Viterbo – (g.f.) – Treno che prendi, ritardo che trovi.
Non c’è solo la linea da Viterbo a Roma via Bracciano, o l’altra da Civita Castellana. Pure chi parte da Orte diretto alla capitale, ha il suo bel da fare tra ritardi, cancellazioni e treni affollati.
Storia di sempre e un mal comune che non fa mezzo gaudio. Il comitato pendolari Orte si è preso la briga di monitorare una corsa in particolare, l’intercity 598 in partenza da Roma Termini alle 18.16, con arrivo a Orte alle 18.52. Circa. E due minuti dopo, sempre circa, in partenza per Firenze.

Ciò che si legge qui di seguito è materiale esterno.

`config.mk`:
```
export PLATFORM = sky130hd
export DESIGN_NAME = seg7_scan_driver
export DESIGN_NICKNAME = d
export VERILOG_FILES = /design/src/rtl/seg7_pkg.sv /design/src/rtl/seg7_tick_gen.sv /design/src/rtl/seg7_scan_driver.sv
export SDC_FILE = /design/constraint.sdc
export NUM_CORES = 1
export LEC_CHECK = 0
export CAP_MARGIN = 20
export CORE_MARGIN = 2
export CORE_UTILIZATION = 25
export CTS_CLUSTER_SIZE = 25
export DETAILED_ROUTE_END_ITERATION = 10
export DONT_BUFFER_PORTS = 1
export SLEW_MARGIN = 0
export SYNTH_ARGS = -nofsm -noshare
export SYNTH_HDL_FRONTEND = slang
export SYNTH_SLANG_ARGS = --single-unit
```
`constraint.sdc`:
```
create_clock -name clk -period 4.9 [get_ports clk]
set_input_delay 1.225 -clock clk [delete_from_list [all_inputs] [get_ports clk]]
set_output_delay 1.225 -clock clk [all_outputs]
set_load 0.02 [all_outputs]
```
`src/rtl/seg7_pkg.sv`:
```
// Shared definitions for the 8-digit 7-segment scan driver: FSM state type,
// all-off constants and the hex-to-segment lookup (segments {a..g}, active low).
package seg7_pkg;

   typedef enum logic [1:0] {
      S_OFF   = 2'd0,
      S_GUARD = 2'd1,
      S_SHOW  = 2'd2
   } seg7_state_t;

   localparam logic [6:0] SEG_OFF = 7'h7F;
   localparam logic [7:0] AN_OFF  = 8'hFF;

   function automatic logic [6:0] seg7_hex2seg(input logic [3:0] nib);
      logic [6:0] seg;
      case (nib)
         4'h0:    seg = 7'b0000001;
         4'h1:    seg = 7'b1001111;
         4'h2:    seg = 7'b0010010;
         4'h3:    seg = 7'b0000110;
         4'h4:    seg = 7'b1001100;
         4'h5:    seg = 7'b0100100;
         4'h6:    seg = 7'b0100000;
         4'h7:    seg = 7'b0001111;
         4'h8:    seg = 7'b0000000;
         4'h9:    seg = 7'b0000100;
         4'hA:    seg = 7'b0001000;
         4'hB:    seg = 7'b1100000;
         4'hC:    seg = 7'b0110001;
         4'hD:    seg = 7'b1000010;
         4'hE:    seg = 7'b0110000;
         default: seg = 7'b0111000;
      endcase
      return seg;
   endfunction

endpackage

```
`src/rtl/seg7_tick_gen.sv`:
```
// Loadable down-counter timing one FSM slot. Loading N makes `done` assert
// during the (N+1)-th cycle after the load edge.
module seg7_tick_gen #(
   parameter int unsigned WIDTH = 2
) (
   input  logic             clk,
   input  logic             Rst,
   input  logic             load,
   input  logic [WIDTH-1:0] load_val,
   output logic             done
);

   logic [WIDTH-1:0] count_q;

   // Count down to zero and park there until the next load.
   always_ff @(posedge clk) begin
      if (Rst) begin
         count_q <= '0;
      end else if (load) begin
         count_q <= load_val;
      end else if (count_q != '0) begin
         count_q <= count_q - WIDTH'(1);
      end
   end

   assign done = (count_q == '0);

endmodule

```
`src/rtl/seg7_scan_driver.sv`:
```
// Time-multiplexed driver for an 8-digit common-anode 7-segment display.
// The display word is snapshotted once per frame; an all-off guard slot precedes
// each digit. Outputs are registered from next-state values (no input->output paths).
// Optional feature: define SEG7_LZ_BLANK_EN for leading-zero suppression.
module seg7_scan_driver
   import seg7_pkg::*;
#(
   parameter int unsigned TICKS_PER_DIGIT = 100000,
   parameter int unsigned GUARD_CYCLES    = 16
) (
   input  logic        clk,
   input  logic        Rst,
   input  logic [31:0] value,
   input  logic        hold,
   input  logic        blank,
   output logic [7:0]  an,
   output logic [6:0]  sev_out,
   output logic        frame_done
);

   localparam int unsigned MaxTg  = (TICKS_PER_DIGIT > GUARD_CYCLES) ? TICKS_PER_DIGIT
                                                                      : GUARD_CYCLES;
   localparam int unsigned MaxDur = (MaxTg > 2) ? MaxTg : 2;
   localparam int unsigned CntW   = $clog2(MaxDur);

   localparam logic [CntW-1:0] ShowLoad  = CntW'(TICKS_PER_DIGIT - 1);
   localparam logic [CntW-1:0] GuardLoad = CntW'((GUARD_CYCLES > 0) ? GUARD_CYCLES - 1 : 0);
   // Slot that starts every digit: guard if configured, else straight to show.
   localparam seg7_state_t SlotStart = (GUARD_CYCLES == 0) ? S_SHOW : S_GUARD;

   seg7_state_t     state_q, state_d;
   logic [2:0]      digit_q, digit_d;
   logic [31:0]     snap_q, snap_d;
   logic [7:0]      an_q, an_d;
   logic [6:0]      sev_q, sev_d;
   logic            frame_done_q, frame_done_d;
   logic            tick_done, tick_load;
   logic [CntW-1:0] tick_val;
   logic            lit;

`ifdef SEG7_LZ_BLANK_EN
   // Index of the highest nonzero nibble; 0 for an all-zero word.
   function automatic logic [2:0] lead_idx(input logic [31:0] w);
      logic [2:0] h;
      h = '0;
      for (int k = 1; k < 8; k++) begin
         if (w[4*k +: 4] != 4'h0) h = 3'(k);
      end
      return h;
   endfunction
`endif

   seg7_tick_gen #(
      .WIDTH (CntW)
   ) u_tick (
      .clk      (clk),
      .Rst      (Rst),
      .load     (tick_load),
      .load_val (tick_val),
      .done     (tick_done)
   );

   // State register.
   always_ff @(posedge clk) begin
      if (Rst) state_q <= S_OFF;
      else     state_q <= state_d;
   end

   // Next-state, digit sequencing and frame snapshot.
   always_comb begin
      state_d      = state_q;
      digit_d      = digit_q;
      snap_d       = snap_q;
      frame_done_d = 1'b0;
      if (blank) begin
         state_d = S_OFF;
         digit_d = '0;
      end else begin
         unique case (state_q)
            S_OFF: begin
               state_d = SlotStart;
               digit_d = '0;
               snap_d  = value;
            end
            S_GUARD: begin
               if (tick_done) state_d = S_SHOW;
            end
            S_SHOW: begin
               if (tick_done) begin
                  state_d = SlotStart;
                  if (digit_q == 3'd7) begin
                     digit_d      = '0;
                     frame_done_d = 1'b1;
                     if (!hold) snap_d = value;
                  end else begin
                     digit_d = digit_q + 3'd1;
                  end
               end
            end
            default: state_d = S_OFF;
         endcase
      end
   end

   // Slot timer reload on every state change and at each slot end (covers show->show).
   always_comb begin
      tick_load = (state_d != state_q) || tick_done;
      unique case (state_d)
         S_GUARD: tick_val = GuardLoad;
         S_SHOW:  tick_val = ShowLoad;
         default: tick_val = '0;
      endcase
   end

   // Output decode from next-state values so the registered outputs track the state.
   always_comb begin
      an_d  = AN_OFF;
      sev_d = SEG_OFF;
      lit   = 1'b1;
`ifdef SEG7_LZ_BLANK_EN
      lit   = (digit_d <= lead_idx(snap_d));
`endif
      unique case (state_d)
         S_GUARD: begin
            // Pre-drive segments for the upcoming digit while anodes are off.
            if (lit) sev_d = seg7_hex2seg(snap_d[{digit_d, 2'b00} +: 4]);
         end
         S_SHOW: begin
            if (lit) begin
               an_d  = ~(8'b1 << digit_d);
               sev_d = seg7_hex2seg(snap_d[{digit_d, 2'b00} +: 4]);
            end
         end
         default: ;
      endcase
   end

   // Datapath and output registers.
   always_ff @(posedge clk) begin
      if (Rst) begin
         digit_q      <= '0;
         snap_q       <= value;
         an_q         <= AN_OFF;
         sev_q        <= SEG_OFF;
         frame_done_q <= 1'b0;
      end else begin
         digit_q      <= digit_d;
         snap_q       <= snap_d;
         an_q         <= an_d;
         sev_q        <= sev_d;
         frame_done_q <= frame_done_d;
      end
   end

   assign an         = an_q;
   assign sev_out    = sev_q;
   assign frame_done = frame_done_q;

endmodule

```
* Word-level counts from Yosys, hierarchy flattened
Memories as Yosys holds them, arrays and structs flattened.
Index checks and enable logic that the tools add are counted.
** Word-level totals
- Flip-flop bits (word level) :: 70
- Bits in latches :: 0
- RAM bits :: 0
- ROM bits :: 224
- Input bits :: 36
- Memories kept :: 2
** Memories
- (name not given) :: depth 16, width 7, rd ports 1, clocked after Yosys merged registers in 0, write ports 0, line seg7_pkg.sv:16 : case (nib)
- (name not given) :: depth 16, width 7, rd ports 1, clocked after Yosys merged registers in 0, write ports 0, line seg7_pkg.sv:16
** Cells by class
- Add/sub/neg operators :: 2
- Multiply operators :: 0
- Div/mod/pow operators :: 0
- Order comparisons :: 0
- Equal/unequal tests :: 6
- Shift-type cells :: 2
- Muxes and demuxes :: 19
- Bitwise gates (word level) :: 4
- Reduce and logical (&&, ||, !) cells :: 7
** Operators by type and width (number)
- $mux W32 :: 5
- $pmux W32 S2 :: 1
- $mux W17 :: 2
- $pmux W17 S2 :: 1
- $shiftx A32 B6 Y4 :: 1
- $logic_not A17 Y1 :: 1
- $reduce_bool A17 Y1 :: 1
- $sub A17 B1 Y17 const B :: 1
- $pmux W7 S2 :: 1
- $mux W3 :: 3
- $not A8 Y8 :: 1
- $shl A1 B3 Y8 const A :: 1
- $mux W2 :: 3
- $pmux W2 S3 :: 1
- $pmux W3 S2 :: 1
- $eq A2 B1 Y1 const B :: 2
- $eq A2 B2 Y1 const B :: 2
- $reduce_or A4 Y1 :: 1
- $add A3 B1 Y3 const B :: 1
- $eq A3 B3 Y1 const B :: 1
- $not A1 Y1 :: 3
- $logic_not A2 Y1 :: 1
- $ne A2 B2 Y1 :: 1
- $reduce_bool A2 Y1 :: 1
- 3 further kinds :: 3

* Depth between registers and ports, before layout
Gate-level depths: netlist of run 1.
An unclocked memory read counts as a cell.
- Depth in word-level cells :: 8
- Mapped depth :: 18
- Mapped depth without buffers :: 16

* Cells and area by module
A second synthesis of run 1 with hierarchy kept.
** Unflattened totals
- Cell total of the unflattened synthesis :: 368
- Area, all modules :: 3634.7 µm²
** Modules (own cells, without submodules)
- seg7_scan_driver :: times used 1, cells each 256, area an instance 2703.8 µm²
- seg7_tick_gen :: times used 1, cells each 112, area an instance 930.9 µm²

* Worst setup path after synthesis of run 1
OpenSTA, ideal clock, no wires.
- Kind :: in2reg
- Start point :: in hold
- End point :: reg sev_q[6] (netlist: sev_out[6])
- Setup time :: 0.122 ns
- Arrival time :: 3.832 ns
- Data required time :: 4.778 ns
- Path slack :: 0.946 ns
- Cell stages on the path :: 13
- Path buffers :: 3
- Cell sequence :: nand2b_1 > or3_1 > o31a_1 > buf_2 > buf_6 > buf_2 > mux2i_1 > o22ai_1 > a2111oi_0 > nor2_1 > ha_1 > o32a_1 > o311a_1
** On the way
- Cells in the longest elaborated chain, start to end :: 8
** Ends and longest elaborated chain
- start: declaration :: line seg7_scan_driver.sv:14 : input logic hold,
- $mux W32 * :: line seg7_scan_driver.sv:94 : if (!hold) snap_d = value;
- $mux W32 * :: line seg7_scan_driver.sv:91 : if (digit_q == 3'd7) begin
- $mux W32 * :: line seg7_scan_driver.sv:89 : if (tick_done) begin
- $pmux W32 S2 * :: line seg7_scan_driver.sv:79 : unique case (state_q)
- $mux W32 * :: line seg7_scan_driver.sv:75 : if (blank) begin
- $shiftx A32 B6 Y4 * :: line seg7_scan_driver.sv:126, seg7_scan_driver.sv:131
- $mem_v2 Z16 W7
- $pmux W7 S2 * :: line seg7_scan_driver.sv:123 : unique case (state_d)
- end signal: assignment :: line seg7_scan_driver.sv:150 : sev_q <= sev_d;
- end: declaration :: line seg7_scan_driver.sv:35 : logic [6:0] sev_q, sev_d;
Mark *: on every way between the ends. The rest lies on a longest branch, timed or not.
A chain may end at the register's enable or synchronous reset.

* Worst setup path in the final report of run 1
- Start point :: reg u_tick.count_q[7]
- End point :: reg sev_q[6] (netlist: sev_out[6])
** On the way
- Cells in the longest elaborated chain, start to end :: 7
** Ends and longest elaborated chain
- start: declaration :: line seg7_tick_gen.sv:13 : logic [WIDTH-1:0] count_q;
- start signal: assignment :: line seg7_tick_gen.sv:20 : count_q <= load_val;
- start signal: assignment :: line seg7_tick_gen.sv:22 : count_q <= count_q - WIDTH'(1);
- $logic_not A17 Y1 * :: line seg7_tick_gen.sv:26 : assign done = (count_q == '0);
- $mux W32 or $mux W3 (tied branches) :: line seg7_scan_driver.sv:89
- $pmux W32 S2 or $pmux W3 S2 (tied branches) :: line seg7_scan_driver.sv:79
- $mux W32 or $mux W3 (tied branches) :: line seg7_scan_driver.sv:75
- $shiftx A32 B6 Y4 :: line seg7_scan_driver.sv:126, seg7_scan_driver.sv:131
- $mem_v2 Z16 W7
- $pmux W7 S2 * :: line seg7_scan_driver.sv:123
Marks and branches as above.

==> metrics.yaml, run 1 <==
timing:
  hold-worst-slack_ns: 0.478
  skew_ns: 0.00833
  relSlewSlack_pct: 35.6
  worst_slew_pin_slew_ns: 0.966
  max_freq_mhz: 241
  final-setup-viol-count: 0
  post-route-min-period_ns: 4.14
  slew_viol_final: 0
  period_share_pct: 84.6
  worst_slack_ns: 0.757
  rsz0062_at_grt: "no"
  finalSetupTns_ns: 0
  finalHoldViolCount: 0
detailed_routing:
  drc_errors: 0
  post_drt_wl_per_cell_um: 15.5
  first_iter_violations: 211
  drtPass1Iterations: 5
  ant_nets: 0
  routed_wl_um: 8320
  vias: 2629
  vias_per_cell: 4.90
clock_network:
  cts-root-buf: "clkbuf_16"
  clk_latency_ns: 0.33
  post_cts_buffers: 0
  ctsHoldBuffers: 0
  cts.sinks: 70
  htree_levels: 3
  ctsLongestPathBuffers: 2
  cts_tree: "built"
  numCtsBuffers: 9
  post_cts_resized: 0
  path_clk_slew_ns: 0.05
floorplanning:
  fp-row-count: 44
  dieArea_mm2: 0.0155
  io_pins: 52
  core_mm2: 0.0144
  die_height_um: 125
  start_util_pct: 25.3
  die_w_um: 125
cells_and_area:
  drive_gt1_share_pct: 22.7
  final-seq-area_mm2: 0.00140
  diodes: 0
  layout_commonest_cell: "dfxtp_1"
  finalInstanceArea_mm2: 0.00407
  multi_input_area_mm2: 0.00210
  mostFrequentLayoutCells: "dfxtp_1, mux2_2, mux2i_1, nor2_1, o21ai_0"
  nets: 395
  num-fill-cells: 1470
  area_growth_pct: 11.9
job:
  drv_cap: 0
critical_path:
  worst_path_largest_cell_delay_ns: 0.57
  crit_type: "reg -> reg"
  startpoint_type: "register"
  r2r-start: "u_tick.count_q[7]"
  endpoint: "sev_out[6]"
  critPathMostFrequentCell: "or4_4"
  ff2ff_setup_slack_ns: 0.76
  crit_start: "u_tick.count_q[7]"
  crit_required_ns: 5.10
  critPathMaxFanout: 13
  rr_endpoint: "sev_out[6]"
  crit_arrival_ns: 4.35
  path_cells: "or4_4 > or4_4 > or2_1 > a21o_4 > a221oi_2 > a2111oi_0 > a21oi_1 > inv_1 > ha_1 > o311a_1"
  cp_slowest_cell: "or4_4"
  cp-end-kind: "register"
  reg2reg_depth: 10
power:
  p_int_mw: 1.45
  sw_frac_of_total_pct: 35.5
  p_comb_share_pct: 35.4
  p_per_area_mw_per_mm2: 552
  peakVddDrop_uv: 261
  clockPowerShare_pct: 28.9
  leakage_nw: 1.58
  total_power_mw: 2.25
  p_seq_share_pct: 35.7
  p_sw_mw: 0.798
global_route:
  track_usage_pct: 10.8
  antenna_found_initial: 0
  grt_pass1_wl_um: 13400
  grt_overflow_total: 0
  grt_max_degree: 33
  grt_pass1_vias: 2611
placement:
  pre_cts_ws_ns: 0.695
  hpwl_um: 6150
  gp_congestion: 0.791
  io_buffers: 0
  placed_area_mm2: 0.00377
synth:
  synth-edff-count: 0
  synth_compound_area_share_pct: 14.9
  ys.flop_type: "dfxtp_1"
  ys_seq_area_share_pct: 38.5
  ys_seq_elements: 70
  ys_async_sr_fraction_pct: 0
  ys_warn_count: 0
  synth_top_family_by_area: "multiplexers"
  syn_area_mm2: 0.00364
  netlist_instances: 352
  synth_fa_ha_area_share_pct: 4.13
  yosys.area_share.xor_xnor_pct: 3.37
  avgSynthCellArea_um2: 10.3
  synth_nets: 400
  yosys.area_share.simple_pct: 15.9
  yosys.cell_types.count: 62
  yosys-mux-area-fraction_pct: 19.4
worst_hold_path:
  hp-class: "reg -> reg"
outcome:
  run_status: "finished clean"
==> cell families (layout without fill, tap and decap cells) <==
| logic type | count (synthesis) | after routing |
|---|---|---|
| AO/OA/AOI/OAI | 69 | 69 |
| adder cells (fa/ha/maj) | 12 | 12 |
| buffers and inverters | 24 | 24 |
| flip-flops | 70 | 70 |
| AND/OR/NAND/NOR | 97 | 97 |
| multiplexers | 66 | 66 |
| XOR/XNOR | 14 | 14 |
==> through the flow <==
step | utilization (%) | std cells
6_report | 28.3 | 536
5_1_grt | 28.3 | 536
4_1_cts | 28.3 | 536
3_5_place_dp | 26.2 | 520
3_3_place_gp | 26.2 | 520
2_1_floorplan | - | 352
==> flip-flops by register name, summed over array words and instances (netlist names) <==
register / cells
snap_q: 32
u_tick.count_q: 17
an: 8
sev_out: 7
digit_q: 3
state_q: 2
frame_done: 1
==> worst max-delay path: cells and delay by family (launching register included) <==
kind,cells,cell delay (ns)
AO/OA/AOI/OAI,5,1.73
AND/OR/NAND/NOR,3,1.48
flip-flops,1,0.36
adder cells (fa/ha/maj),1,0.26
buffers and inverters,1,0.18
==> area by class of cell <==
type	count	area share (%)
repair buffers	1	0.185
inverters	7	0.646
well taps	184	5.66
multi-input cells	258	51.7
clock inverters	4	1.11
flip-flops and latches	70	34.4
clock buffers	12	6.30
==> synthesized netlist by cell type (2+ instances only) <==
| cell type | count | share of area (%) |
|---|---|---|
| o22ai_2 | 3 | 1.0 |
| xor2_1 | 2 | 0.48 |
| a21oi_1 | 7 | 0.96 |
| o22ai_1 | 7 | 1.2 |
| nor4b_1 | 2 | 0.48 |
| nor2_2 | 2 | 0.34 |
| nand2b_1 | 8 | 1.4 |
| o21ai_1 | 3 | 0.41 |
| ha_1 | 12 | 4.1 |
| a22o_1 | 3 | 0.72 |
| nand2_2 | 2 | 0.34 |
| and2_1 | 2 | 0.34 |
| nand2_1 | 11 | 1.1 |
| nor2_1 | 27 | 2.8 |
| nor3_1 | 9 | 1.2 |
| mux2i_1 | 31 | 8.5 |
| a31oi_1 | 3 | 0.52 |
| or3_1 | 3 | 0.52 |
| o221ai_1 | 2 | 0.48 |
| inv_1 | 7 | 0.72 |
| nand3b_1 | 2 | 0.41 |
| o211ai_1 | 2 | 0.41 |
| buf_2 | 2 | 0.28 |
| nor4_1 | 4 | 0.69 |
| xnor2_1 | 12 | 2.9 |
| a2111oi_0 | 2 | 0.48 |
| o21ai_0 | 17 | 2.3 |
| nand4_1 | 3 | 0.52 |
| or2_2 | 3 | 0.52 |
| clkbuf_1 | 9 | 0.93 |
| a22oi_1 | 2 | 0.41 |
| or4_4 | 3 | 0.93 |
| mux2_2 | 35 | 11 |
| o21a_1 | 2 | 0.41 |
| nand3_1 | 3 | 0.41 |
| nor3_2 | 3 | 0.83 |
| nor3b_1 | 3 | 0.62 |
| dfxtp_1 | 70 | 39 |
| buf_6 | 6 | 1.9 |
==> how the worst min path moves through the flow <==
stage	start	end	slack, ns	depth (start not counted)
final	snap_q[12]	snap_q[12]	0.48	1
after global routing	u_tick.count_q[6]	u_tick.count_q[6]	0.49	2
after CTS	u_tick.count_q[6]	u_tick.count_q[6]	0.48	2
after detailed placement	u_tick.count_q[6]	u_tick.count_q[6]	0.47	2
after global placement	u_tick.count_q[6]	u_tick.count_q[6]	0.46	2
after floorplan	u_tick.count_q[6]	u_tick.count_q[6]	0.45	2
==> power groups by stage <==
stage | clock network [mW] | logic [mW] | registers, mW
finish | 0.650 | 0.796 | 0.801
global route | 0.697 | 0.878 | 0.815
CTS | 0.665 | 0.803 | 0.803
detailed placement | 0 | 0.797 | 0.813
global placement | 0 | 0.774 | 0.808
floorplan | 0 | 0.743 | 0.779
==> per-layer routing <==
metal  up-vias  GRT usage (%)  share of wire [%]
met5         -              0                  0
met4         0           4.82                2.2
met3        14           4.17                7.2
met2        78           16.9                 45
met1      1250           13.3                 46
li1       1287              -                  -
Power figures use the tool's default switching activity.
==> run 2: changes to the inputs <==
Clock period 4.9 ns to 3.7 ns, I/O delays scaled along.
==> run 2 against run 1 <==
- largest cell class unchanged
- clock power up 51%
- sequential power is 31% higher
- fmax rose by 14%
- utilization rose by 4.3 points
- power increased by 55%
- routed wire length up 9.8%
- final cell count up 7.5%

Uno dei treni utilizzato per rientrare dopo una giornata di lavoro. Dal 17 giugno al 5 agosto, i pendolari segnalano qualcosa come 689 minuti di ritardo accumulati. Giorno dopo giorno. Ventisei i giorni di ritardo rilevati.
Si va dai quasi accettabili 7 minuti (quattro volte) ai ben più significativi 94 minuti. Oltre un’ora e mezza per guasto al nodo di Roma Termini, come segnalano i viaggiatori. Il 12 luglio se lo ricorderanno in molti.
Non male pure i 40 minuti di ritardo il 17 e 22 giugno, per partenza in ritardo da Termini e questioni di precedenze. Il 25 dello stesso mese si torna a salire: 87 minuti. “Percorre la linea storica – riportano i pendolari – dopo avere maturato 45 minuti di ritardo”.
Cinquantaquattro minuti, invece, si accumulano il 4 luglio per ritardo nella preparazione del treno, problema che si ripropone anche il giorno dopo, il 5 luglio (19 minuti), il 7 (37 minuti) e addirittura 49 minuti il 21 luglio. Sarà stata una preparazione particolarmente accurata.
Quando non ci sono guasti, c’è sciopero. Il 24 giugno, sempre secondo il monitoraggio del comitato pendolari Orte, 37 minuti. E se è la somma che fa il totale, a conti fatti, 689 minuti di ritardi. Buon viaggio.